ALB Connection Draining Not Completing Early Despite No Active Connections: AWS ECS Deployment Issue


5 views

During our ECS deployments using CloudFormation, we noticed ALB target groups consistently taking the full deregistration delay (default 300 seconds) to remove old containers, even when no active connections existed. This contradicts AWS's official documentation which states:

"Elastic Load Balancing immediately completes the deregistration process [...] if a deregistering target has no in-flight requests and no active connections."

After extensive testing with minimal traffic (only developer requests), we identified several non-obvious factors:

# CloudFormation snippet showing problematic health check configuration
TargetGroup:
  Type: AWS::ElasticLoadBalancingV2::TargetGroup
  Properties:
    HealthCheckIntervalSeconds: 30
    HealthCheckTimeoutSeconds: 5
    HealthyThresholdCount: 2
    UnhealthyThresholdCount: 2
    HealthCheckPath: /status
    HealthCheckPort: 8080
    HealthCheckProtocol: HTTP
  1. Health Check Connections: ALB continues health checks during draining
  2. TCP Keepalives: Modern HTTP clients maintain persistent connections
  3. ECS Service Timing: Container shutdown sequence affects connection termination

We implemented these adjustments across our deployment pipeline:

// AWS CLI command to modify deregistration behavior
aws elbv2 modify-target-group-attributes \
  --target-group-arn arn:aws:elasticloadbalancing:us-west-2:123456789012:targetgroup/my-targets/73e2d6bc24d8a067 \
  --attributes Key=deregistration_delay.timeout_seconds,Value=30
  • Reduced deregistration delay from 300s to 30s for faster cycling
  • Added connection termination in application shutdown hook
  • Configured TCP keepalive timeout (3s) in ALB target group

Use these CloudWatch metrics to monitor actual draining behavior:

Metric Namespace Significance
HealthyHostCount AWS/ApplicationELB Shows actual registration state
RequestCount AWS/ApplicationELB Verifies zero traffic during drain

This JSON snippet shows proper lifecycle hooks for connection cleanup:

{
  "containerDefinitions": [
    {
      "name": "web",
      "image": "nginx:latest",
      "lifecycle": {
        "preStop": {
          "command": [
            "sh",
            "-c",
            "sleep 5 && kill -SIGTERM $(cat /var/run/nginx.pid)"
          ]
        }
      }
    }
  ]
}

For containers not responding to SIGTERM, consider adding TCP connection tracking and forced termination in your application's shutdown sequence.

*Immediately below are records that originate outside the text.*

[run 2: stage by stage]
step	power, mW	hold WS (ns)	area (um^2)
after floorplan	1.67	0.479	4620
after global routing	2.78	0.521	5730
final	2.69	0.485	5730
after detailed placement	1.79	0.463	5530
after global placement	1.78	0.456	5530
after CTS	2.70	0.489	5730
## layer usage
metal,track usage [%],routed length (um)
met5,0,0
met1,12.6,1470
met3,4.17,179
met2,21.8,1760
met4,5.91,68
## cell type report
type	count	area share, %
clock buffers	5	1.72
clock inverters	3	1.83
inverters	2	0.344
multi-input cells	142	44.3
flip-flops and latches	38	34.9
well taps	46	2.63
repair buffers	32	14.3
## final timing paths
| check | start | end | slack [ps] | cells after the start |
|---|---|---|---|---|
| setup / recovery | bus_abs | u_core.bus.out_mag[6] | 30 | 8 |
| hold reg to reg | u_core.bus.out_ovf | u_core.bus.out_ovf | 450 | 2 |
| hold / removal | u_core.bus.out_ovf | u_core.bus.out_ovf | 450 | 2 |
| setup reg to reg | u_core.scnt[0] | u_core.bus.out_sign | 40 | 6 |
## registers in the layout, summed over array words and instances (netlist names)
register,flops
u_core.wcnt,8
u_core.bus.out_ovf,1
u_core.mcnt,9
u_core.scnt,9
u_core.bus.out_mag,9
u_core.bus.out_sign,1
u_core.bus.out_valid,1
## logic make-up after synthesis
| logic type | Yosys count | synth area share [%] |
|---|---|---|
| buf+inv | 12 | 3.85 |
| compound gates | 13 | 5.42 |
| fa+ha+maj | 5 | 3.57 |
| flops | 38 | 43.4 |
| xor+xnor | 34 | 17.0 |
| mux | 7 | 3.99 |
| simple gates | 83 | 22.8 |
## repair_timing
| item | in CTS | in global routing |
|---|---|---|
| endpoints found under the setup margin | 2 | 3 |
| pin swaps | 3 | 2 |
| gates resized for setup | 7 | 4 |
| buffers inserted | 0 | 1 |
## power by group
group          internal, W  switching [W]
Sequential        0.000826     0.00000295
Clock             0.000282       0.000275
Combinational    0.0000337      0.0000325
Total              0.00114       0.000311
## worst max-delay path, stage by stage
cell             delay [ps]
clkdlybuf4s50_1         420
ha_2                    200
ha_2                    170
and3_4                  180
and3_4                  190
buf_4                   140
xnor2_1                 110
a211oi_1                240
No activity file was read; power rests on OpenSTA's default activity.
### config.mk
export PLATFORM = sky130hd
export DESIGN_NAME = de_decode_queue
export DESIGN_NICKNAME = d
export VERILOG_FILES = /design/src/rtl/de_decode_queue.sv
export SDC_FILE = /design/constraint.sdc
export NUM_CORES = 1
export LEC_CHECK = 0
export BUFFER_PORTS_ARGS = -buffer_cell sky130_fd_sc_hd__clkbuf_2
export CAP_MARGIN = 15
export CELL_PAD_IN_SITES_DETAIL_PLACEMENT = 2
export CELL_PAD_IN_SITES_GLOBAL_PLACEMENT = 2
export CORE_ASPECT_RATIO = 0.9
export CORE_MARGIN = 4
export CORE_UTILIZATION = 40
export DETAILED_ROUTE_END_ITERATION = 10
export GPL_ROUTABILITY_DRIVEN = 0
export PLACE_DENSITY = 0.84
export SLEW_MARGIN = 20
export SYNTH_ARGS = -nofsm -noshare
export SYNTH_HDL_FRONTEND = slang
export SYNTH_SLANG_ARGS = --single-unit
### constraint.sdc
create_clock -name clk -period 7.6 [get_ports clk]
set_input_delay 1.14 -clock clk [delete_from_list [all_inputs] [get_ports clk]]
set_output_delay 1.14 -clock clk [all_outputs]
set_load 0.03 [all_outputs]
### src/rtl/de_decode_queue.sv
// Decode-stage instruction queue: circular FIFO of fetched instructions whose head is
// presented unpacked into MIPS fields with branch/jump classification and delay-slot tracking.

`ifndef B_EQNE
`define B_EQNE 3'd0
`endif
`ifndef B_LTGE
`define B_LTGE 3'd1
`endif
`ifndef B_JUMP
`define B_JUMP 3'd2
`endif
`ifndef B_JREG
`define B_JREG 3'd3
`endif
`ifndef B_INVA
`define B_INVA 3'd4
`endif

module de_decode_queue #(
    parameter int FETCH_WIDTH = 2,
    parameter int DEPTH       = 8
) (
    input  logic                               clk,
    input  logic                               rst,
    input  logic                               flush,
    input  logic                               in_valid,
    output logic                               in_ready,
    input  logic [$clog2(FETCH_WIDTH+1)-1:0]   in_count,
    input  logic [31:0]                        in_pc,
    input  logic [32*FETCH_WIDTH-1:0]          in_instr,
    output logic                               out_valid,
    input  logic                               out_ready,
    output logic [31:0]                        out_pc,
    output logic [31:0]                        out_instr,
    output logic [5:0]                         opcode,
    output logic [4:0]                         rs,
    output logic [4:0]                         rt,
    output logic [4:0]                         rd,
    output logic [4:0]                         shamt,
    output logic [5:0]                         funct,
    output logic [15:0]                        immed,
    output logic [25:0]                        instr_index,
    output logic [2:0]                         branch_type,
    output logic                               is_branch_instr,
    output logic                               is_branch_link,
    output logic                               is_delay_slot,
    output logic [$clog2(DEPTH+1)-1:0]         occupancy
);

    localparam int PW = $clog2(DEPTH);
    localparam int CW = $clog2(DEPTH+1);

    logic [31:0]   mem_instr [DEPTH];
    logic [31:0]   mem_pc    [DEPTH];
    logic [PW-1:0] rd_ptr;
    logic [PW-1:0] wr_ptr;
    logic [CW-1:0] count;
    logic          ds_pending;
    logic          push;
    logic          pop;
    logic [31:0]   head_instr;
    logic [31:0]   head_pc;

    // in_ready looks only at the registered count so a same-cycle pop never frees space early
    assign in_ready  = (DEPTH - int'(count)) >= FETCH_WIDTH;
    assign out_valid = (count != '0);
    assign occupancy = count;
    assign push      = in_valid && in_ready && (in_count != '0) && !flush;
    assign pop       = out_valid && out_ready;

    always_ff @(posedge clk) begin
        if (push) begin
            for (int k = 0; k < FETCH_WIDTH; k++) begin
                if (k < int'(in_count)) begin
                    mem_instr[wr_ptr + PW'(k)] <= in_instr[32*k +: 32];
                    mem_pc[wr_ptr + PW'(k)]    <= in_pc + 32'(4*k);
                end
            end
        end
    end

    // Flush wins over any same-cycle push or pop
    always_ff @(posedge clk or posedge rst) begin
        if (rst) begin
            rd_ptr     <= '0;
            wr_ptr     <= '0;
            count      <= '0;
            ds_pending <= 1'b0;
        end else if (flush) begin
            rd_ptr     <= wr_ptr;
            count      <= '0;
            ds_pending <= 1'b0;
        end else begin
            if (push)
                wr_ptr <= wr_ptr + PW'(in_count);
            if (pop) begin
                rd_ptr     <= rd_ptr + PW'(1);
                ds_pending <= is_branch_instr;
            end
            count <= count + (push ? CW'(in_count) : CW'(0)) - (pop ? CW'(1) : CW'(0));
        end
    end

    // Empty queue decodes as an all-zero instruction at PC 0
    assign head_instr = out_valid ? mem_instr[rd_ptr] : 32'h0;
    assign head_pc    = out_valid ? mem_pc[rd_ptr]    : 32'h0;

    assign out_instr     = head_instr;
    assign out_pc        = head_pc;
    assign opcode        = head_instr[31:26];
    assign rs            = head_instr[25:21];
    assign rt            = head_instr[20:16];
    assign rd            = head_instr[15:11];
    assign shamt         = head_instr[10:6];
    assign funct         = head_instr[5:0];
    assign immed         = head_instr[15:0];
    assign instr_index   = head_instr[25:0];
    assign is_delay_slot = ds_pending && out_valid;

    always_comb begin
        branch_type     = `B_INVA;
        is_branch_instr = 1'b0;
        is_branch_link  = 1'b0;
        if (opcode[5:2] == 4'b0001) begin
            branch_type     = `B_EQNE;
            is_branch_instr = 1'b1;
        end else if (opcode == 6'b000001 && rt[3:1] == 3'b000) begin
            branch_type     = `B_LTGE;
            is_branch_instr = 1'b1;
            is_branch_link  = rt[4];
        end else if (opcode[5:1] == 5'b00001) begin
            branch_type     = `B_JUMP;
            is_branch_instr = 1'b1;
            is_branch_link  = opcode[0];
        end else if (opcode == 6'b000000 && funct[5:1] == 5'b00100) begin
            branch_type     = `B_JREG;
            is_branch_instr = 1'b1;
            is_branch_link  = funct[0];
        end
    end

    a_in_count_legal: assert property (@(posedge clk) disable iff (rst)
        !(in_valid && int'(in_count) > FETCH_WIDTH));
    a_count_bound: assert property (@(posedge clk) disable iff (rst)
        int'(count) <= DEPTH);

endmodule

==> results.md, run 1 <==
- The worst setup path is launched from a flip-flop.
- The cell family contributing the most delay on the critical path is flip-flops.
- The number of nets in the synthesized netlist is 2673.
- Counting flops and latches in the post-synthesis netlist gives 523.
- The total setup violations reported at the end of the flow is 0.
- The clock latency on the worst-skew pair is 0.64 ns.
- The reported max-cap violation count is 0.
- The detailed router finished its first iteration with 2088 violations.
- Tracing the worst setup path back leads to its startpoint at rd_ptr[1].
- The die width is 289 microns.
- Input and output buffers added on the ports amount to 252.
- The biggest area contributor in the post-synthesis netlist is sky130_fd_sc_hd__edfxtp_1.
- At the worst endpoint, the required time is 6.46 ns.
- At the pin with the least slew margin, the transition time is 1.16 ns.
- In the synthesized netlist the async set-or-reset flop fraction comes to 2.10%.
- The vertical extent of the die is 261 microns.
- The share of the clock period used by the worst path after layout is 75.7%.
- The total number of H-tree levels is 2.
- The worst-path cell with the longest stage delay is sky130_fd_sc_hd__dfrtp_4.
- The aggregate global-route resource usage is 28.2%.
- The largest clock skew in the final design is 0.0339 ns.
- The cts-stage hold buffer count is 0.
- The data arrival time of the worst path is 4.62 ns.
- The floorplan has 92 rows.
- The final count of pins violating max slew was 0.
- Using the TritonRoute via totals, the vias-per-cell ratio works out to 5.75.
- Among all flip-flop cells after synthesis, the most frequent one is sky130_fd_sc_hd__edfxtp_1.
- The TritonCTS sink count is 523.
- The number of placed I/O pins is 253.
- The final routed DRC violation total is 0.
- The portion of synthesized cell area occupied by the leading cell type is 54.0%.
- The worst setup path is captured at a primary output.
- The count of final hold-check violations is 0.
- The detailed-routing iteration count for the pre-antenna-repair pass is 5.
- No sink is reached through more buffers than the 3 on the longest clock path.
- The final wirelength is 108000 microns.
- Across the VDD grid, the largest voltage drop is 0.000251 V.
- The final-layout setup total negative slack is 0 ns.
- For this run, the number of Yosys warnings is 0.
- The number of cells upsized or downsized after cts is 0.
- The CTS tree is done.
- Walking the worst path, the cells encountered are buf_4 > mux2i_1 > a22oi_1 > nand3_1 > nand3_2 > o21ai_1 > a311oi_2 > clkbuf_2.
- After synthesis, the most frequently instantiated cells are sky130_fd_sc_hd__nand2_1 (1026), sky130_fd_sc_hd__edfxtp_1 (512), sky130_fd_sc_hd__xnor2_1 (229), sky130_fd_sc_hd__buf_4 (140), sky130_fd_sc_hd__mux4_2 (109).
- The global-route wire length before repair is 156000 microns.
- A synthesized cell averages 11.1 sq um.
- The clock-pin slew reported for the worst setup and hold paths after clock tree synthesis is 0.06 ns.
- The post-DP HPWL is 63200 microns.
- In this run the number of cells on the critical path is 8.
- Synthesis produced a netlist whose cell count is 2555.
- Dividing the detail-routed wire length by the instance count gives 30.1 microns.
- On the worst path, the slowest cell contributes a delay of 1.17 ns.
- The post-synthesis sequential area ratio is 55.0%.
- The worst path needs 5.76 ns of the cycle, external delays included.
- In this run, synthesis inferred 512 flip-flops with an integrated enable.
- Sorting the synthesized cells by area gives the leading types as sky130_fd_sc_hd__edfxtp_1 (54%), sky130_fd_sc_hd__nand2_1 (14%), sky130_fd_sc_hd__mux4_2 (8.6%).
- Dividing total power by cell area gives a power density of 375 nW/um^2.
- The die covers 75500 sq um.
- The worst setup path category is reg2out.
- Summed over all cells, the static leakage comes to 0.0117 uW.
- The filler cell count in the final layout is 7042.
- The final layout net count is 2701.
- The pin count of the biggest net entering global routing is 61.
- Together, buffers and inverters on the worst path number 2.
- The via count of the first global-routing pass came to 23200.
- In this run the worst setup path terminates at is_branch_link.
- After global routing the overflow that remains totals 0.
- Once the floorplan was initialized, standard cells occupied 40.5% of the core.
- In the final layout, the share of cells above drive strength 1 is 19.7%.
- The synthesized netlist occupies a cell area of 28500 sq um.
- The post-CTS setup buffer count is 0.
- The run finished with clean final reports.
- Setup repair after global routing left no endpoint under its margin.
- The routed layout has 20600 vias.
- The number of antenna violations at the first check in global routing is 12.
- The worst register-to-register path ends at mem_pc[5][8].
- The layout-stage area growth over the synthesis result is 9.75%.
- The worst register-to-register path begins at occupancy[0].
- The highest clock frequency the design can meet is 174 MHz.
- Overall power consumption after layout is estimated at 11700 uW.
- The placeable core region is 70300 sq um.
- The worst register-to-register path has a depth of 9.
- The number of nets still failing antenna checks after routing is 0.
- The tightest slew margin relative to the limit is 23.0%.
- The most numerous cell in the Yosys netlist is sky130_fd_sc_hd__nand2_1.
- Of all nets on the critical path, the largest fanout is 60.
- The total CTS buffers is 59.
- The tree is rooted in a sky130_fd_sc_hd__clkbuf_16.
- The register-to-register path setup slack is 3.34 ns.
- The tightest min-delay check is of the in2async type.
- Counting distinct cell types in the post-synthesis netlist gives 52.
[where the power goes]
| group | switching (uW) | internal (uW) | leakage [uW] |
|---|---|---|---|
| clock network | 1230 | 1480 | 0.000864 |
| logic | 3640 | 1590 | 0.00607 |
| registers | 318 | 3470 | 0.00475 |
[per-stage QoR]
stage	area (sq um)	hold slack [ns]	std cells	util (%)	setup slack (ns)
after floorplan	28500	0.571	2555	-	0.251
after global routing	31200	0.609	3576	44.4	1.76
final	31200	0.600	3580	44.4	1.84
after global placement	29400	0.721	3460	41.9	2.68
after detailed placement	29400	0.764	3460	41.9	2.42
after CTS	31200	0.575	3568	44.3	1.89
[registers in the layout, indices dropped and copies added, names as in the netlist]
| register | count |
|---|---|
| wr_ptr | 3 |
| rd_ptr | 3 |
| mem_instr | 256 |
| mem_pc | 256 |
| occupancy | 4 |
| ds_pending | 1 |
[kinds of logic (layout without fill, tap and decap cells)]
| kind of cell | after synthesis | after routing | synth area share (%) |
|---|---|---|---|
| simple gates | 1190 | 1190 | 16.7 |
| fa+ha+maj | 15 | 15 | 0.712 |
| xor+xnor | 232 | 232 | 7.14 |
| mux | 196 | 196 | 12.1 |
| compound gates | 53 | 53 | 1.25 |
| other cells | 0 | 10 | 0 |
| flops | 523 | 523 | 55.0 |
| buf+inv | 346 | 421 | 7.15 |
[area by class of cell]
cell class                 count  area (sq um)  area share, %
multi-input combinational   1686         10900           35.0
antenna                       10          25.0         0.0801
tap                          940          1180           3.76
sequential                   523         15700           50.1
clock inverter                36           178          0.569
timing repair buffer         291          1610           5.15
inverter                      22          82.6          0.264
clock buffer                  72          1570           5.02
[routing by layer]
metal	track usage, %	part of all wire, %	vias up
met4	12.2	3.9	6
met2	49.2	51	968
met3	5.10	7.2	258
met1	34.5	38	10800
met5	0	0.042	-
li1	-	-	8584
[worst min path at each step]
stage                    from        end  cells after the start
floorplan           wr_ptr[1]  rd_ptr[1]                      2
global placement    wr_ptr[0]  rd_ptr[0]                      2
detailed placement  wr_ptr[0]  wr_ptr[0]                      1
CTS                       rst  rd_ptr[0]                      2
global route              rst  rd_ptr[0]                      2
finish                    rst  rd_ptr[0]                      2
[cell usage in the layout, fill, tap and decap left out, drive strengths merged, types with 3 or more instances in the layout]
master,count
and4,3
diode,10
ha,13
buf,39
a22o,3
a22oi,13
dfrtp,11
nand3,17
clkbuf,324
clkinv,35
nor3,8
nand2b,4
mux2i,78
mux4,116
nand2,1026
inv,22
and2,8
nand4,5
and3,27
xor2,3
xnor2,229
nor2b,3
nor2,80
a21o,3
a21oi,6
o21ai,19
edfxtp,512
No activity file was read; power rests on OpenSTA's default activity.
==> run 2: changes to the inputs <==
--- a/config.mk
+++ b/config.mk
@@ -11,10 +11,10 @@
 export CELL_PAD_IN_SITES_GLOBAL_PLACEMENT = 2
 export CORE_ASPECT_RATIO = 0.9
 export CORE_MARGIN = 4
-export CORE_UTILIZATION = 40
+export CORE_UTILIZATION = 36
 export DETAILED_ROUTE_END_ITERATION = 10
 export GPL_ROUTABILITY_DRIVEN = 0
-export PLACE_DENSITY = 0.84
+export PLACE_DENSITY = 0.8
 export SLEW_MARGIN = 20
 export SYNTH_ARGS = -nofsm -noshare
 export SYNTH_HDL_FRONTEND = slang
==> constraint.sdc (replaced) <==
create_clock -name clk -period 4.65 [get_ports clk]
set_input_delay 0.6975 -clock clk [delete_from_list [all_inputs] [get_ports clk]]
set_output_delay 0.6975 -clock clk [all_outputs]
set_load 0.03 [all_outputs]
==> results.md, run 2 (synthesis gave the netlist of run 1 again) <==
- The detailed-routing iteration count for the pre-antenna-repair pass is 5.
- Setup repair after global routing left no endpoint under its margin.
- The worst vdd rail ir drop is 0.000446 V.
- In this run, the clock network consumes 23.5% of the power.
- The critical path launch point type is a flip-flop.
- Measured against its own limit, the worst slew margin works out to 23.7%.
- The final routed DRC violation total is 0.
- For this run, the top clock speed supported by timing is 223 MHz.
- The worst setup path is of the reg2out kind.
- At the placement stage, the worst setup path has a slack of 0.806 ns.
- The count of final hold-check violations is 0.
- The CTS tree is done.
- For this block, the via count after detailed routing is 20400.
- For the pin with the worst max-slew slack, the measured transition is 1.14 ns.
- Cells with a size suffix above 1 make up 20.6% of the layout.
- The post-DP HPWL is 64900 microns.
- The core occupancy in the finished layout is 40.7%.
- The critical path starts at occupancy[0].
- In this run the tool buffered the top-level ports with 252 buffer cells.
- The number of nets still failing antenna checks after routing is 0.
- The share of total power in combinational logic is 45.8%.
- The met2 wirelength from detailed routing is 53600 microns.
- The placeable core region is 78200 sq um.
- The endpoint of the lowest-slack register-to-register path is mem_pc[6][6].
- The vertical extent of the die is 275 microns.
- The starting density of the core is 36.4%.
- Setup violations remaining at the end of the flow were counted as 0.
- The maximum net fanout on the critical path is 11.
- STA puts the critical path data arrival time at 3.78 ns.
- The filler cells instantiated in the layout total 8073.
- The min-delay analysis places its worst path in the category in2async.
- Leaving out fill and tap cells, the most frequent cell in the layout is sky130_fd_sc_hd__nand2_1.
- The layout-stage area growth over the synthesis result is 11.7%.
- The final count of pins violating max slew is 0.
- The detailed-route wire length on metal 1 is 41400 microns.
- The mean number of vias per cell is 5.52.
- Net switching is 43.9% of the power.
- The critical path capture point type is a primary output.
- No sink is reached through more buffers than the 3 on the longest clock path.
- After clock tree synthesis, the clock-pin slew on the worst setup and hold paths is 0.06 ns.
- In this run the top signal layer used is met5.
- The die width is 304 microns.
- The via count of the first global-routing pass is 22900.
- Sequential cells account for 30.7% of the total power.
- The analysis attributes to cell leakage a power of 0.0119 uW.
- Following the worst setup path forward leads to its endpoint at is_branch_link.
- The die covers 83600 sq um.
- The total CTS buffers is 59.
- The flow ran to the end, and the final reports show no timing, DRC or antenna violations.
- The power density normalized to cell area is 614 nW/um^2.
- The tree is rooted in a sky130_fd_sc_hd__clkbuf_16.
- The tree built by TritonCTS fans out to 523 sinks.
- The setup check on the worst reg-to-reg path leaves a slack of 1.20 ns.
- In the final design database the tool counted 2730 nets.
- The internal power contribution is 10900 uW.
- Global routing consumed, over all layers together, 24.6% of the routing resources.
- Summing all flip-flop and latch instances after layout gives 15700 sq um.
- The worst-case setup margin in the final layout is 0.172 ns.
- The smallest clock period supported by the final layout is computed as 4.48 ns.
- At the worst endpoint, the required time is 3.95 ns.
- The number of antenna violations at the first check in global routing is 15.
- The detailed-routed wire length on met3 is 7870 microns.
- The share of the clock period used by the worst path after layout is 96.3%.
- Across the routed clock network, the largest skew measured is 0.0330 ns.
- The routed wirelength normalized by instance count is 28.7 microns.
- In the layout the commonest cells are sky130_fd_sc_hd__nand2_1 (1026), sky130_fd_sc_hd__edfxtp_1 (512), sky130_fd_sc_hd__clkbuf_2 (252).
- The clock latency on the worst-skew pair is 0.67 ns.
- The pin count of the biggest net entering global routing is 53.
- For this block, the routed nets add up to 106000 microns of wire.
- The row count is 97.
- The total global routing overflow is 0.
- The total number of H-tree levels is 2.
- The global-route wire length before repair is 153000 microns.
- Summing all multi-input logic gate instances after layout gives 10900 sq um.
- Summed over all nets, the switching power comes to 8570 uW.
- After the first detailed-routing iteration, the DRC count stood at 1914.
- In this run the count of I/O pins placed on the die edge is 253.
- The reported max-cap violation count is 0.
- Counting cells, the worst reg-to-reg path comes to 6.
- In this run the critical register-to-register path is launched from wr_ptr[1].
run 2: metrics by stage:
stage / hold WS [ns] / setup TNS [ns] / cells / instance area [sq um] / total power (uW)
2_1_floorplan: 0.550 / -311.84 / 2555 / 28500 / 12700
3_3_place_gp: 0.677 / 0 / 3585 / 29900 / 14600
3_5_place_dp: 0.739 / 0 / 3585 / 29900 / 14900
4_1_cts: 0.0735 / 0 / 3694 / 31700 / 19500
5_1_grt: 0.101 / 0 / 3700 / 31800 / 20200
6_report: 0.0971 / 0 / 3703 / 31800 / 19500
run 2: worst min path at each step:
stage / from / to / slack (ns) / cells past startpoint
final: rst / wr_ptr[2] / 0.1 / 2
after global routing: rst / occupancy[0] / 0.10 / 2
after CTS: rst / occupancy[1] / 0.07 / 2
after detailed placement: occupancy[0] / occupancy[0] / 0.74 / 2
after global placement: occupancy[0] / occupancy[0] / 0.68 / 2
after floorplan: rst / ds_pending / 0.55 / 1
run 2: layer usage:
metal,global-route usage [%],up-vias
li1,-,8651
met1,30.1,10700
met2,43.2,791
met3,5.42,223
met4,8.36,16
met5,0,-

During ECS service updates through CloudFormation, I noticed ALB target groups consistently take the full 300 seconds (default deregistration delay) to complete draining, even when no active connections exist. This contradicts AWS documentation stating deregistration should complete immediately when no in-flight requests exist.

To isolate the issue, I created a minimal test environment:

Resources:
  TestService:
    Type: AWS::ECS::Service
    Properties:
      DeploymentConfiguration:
        DeploymentCircuitBreaker:
          Enable: true
          Rollback: true
        MaximumPercent: 200
        MinimumHealthyPercent: 100
      LoadBalancers:
        - ContainerName: "web"
          ContainerPort: 80
          TargetGroupArn: !Ref TargetGroup
      NetworkConfiguration:
        AwsvpcConfiguration:
          AssignPublicIp: "ENABLED"
          SecurityGroups:
            - !Ref SecurityGroup
          Subnets: !Split [",", !ImportValue "PrivateSubnets"]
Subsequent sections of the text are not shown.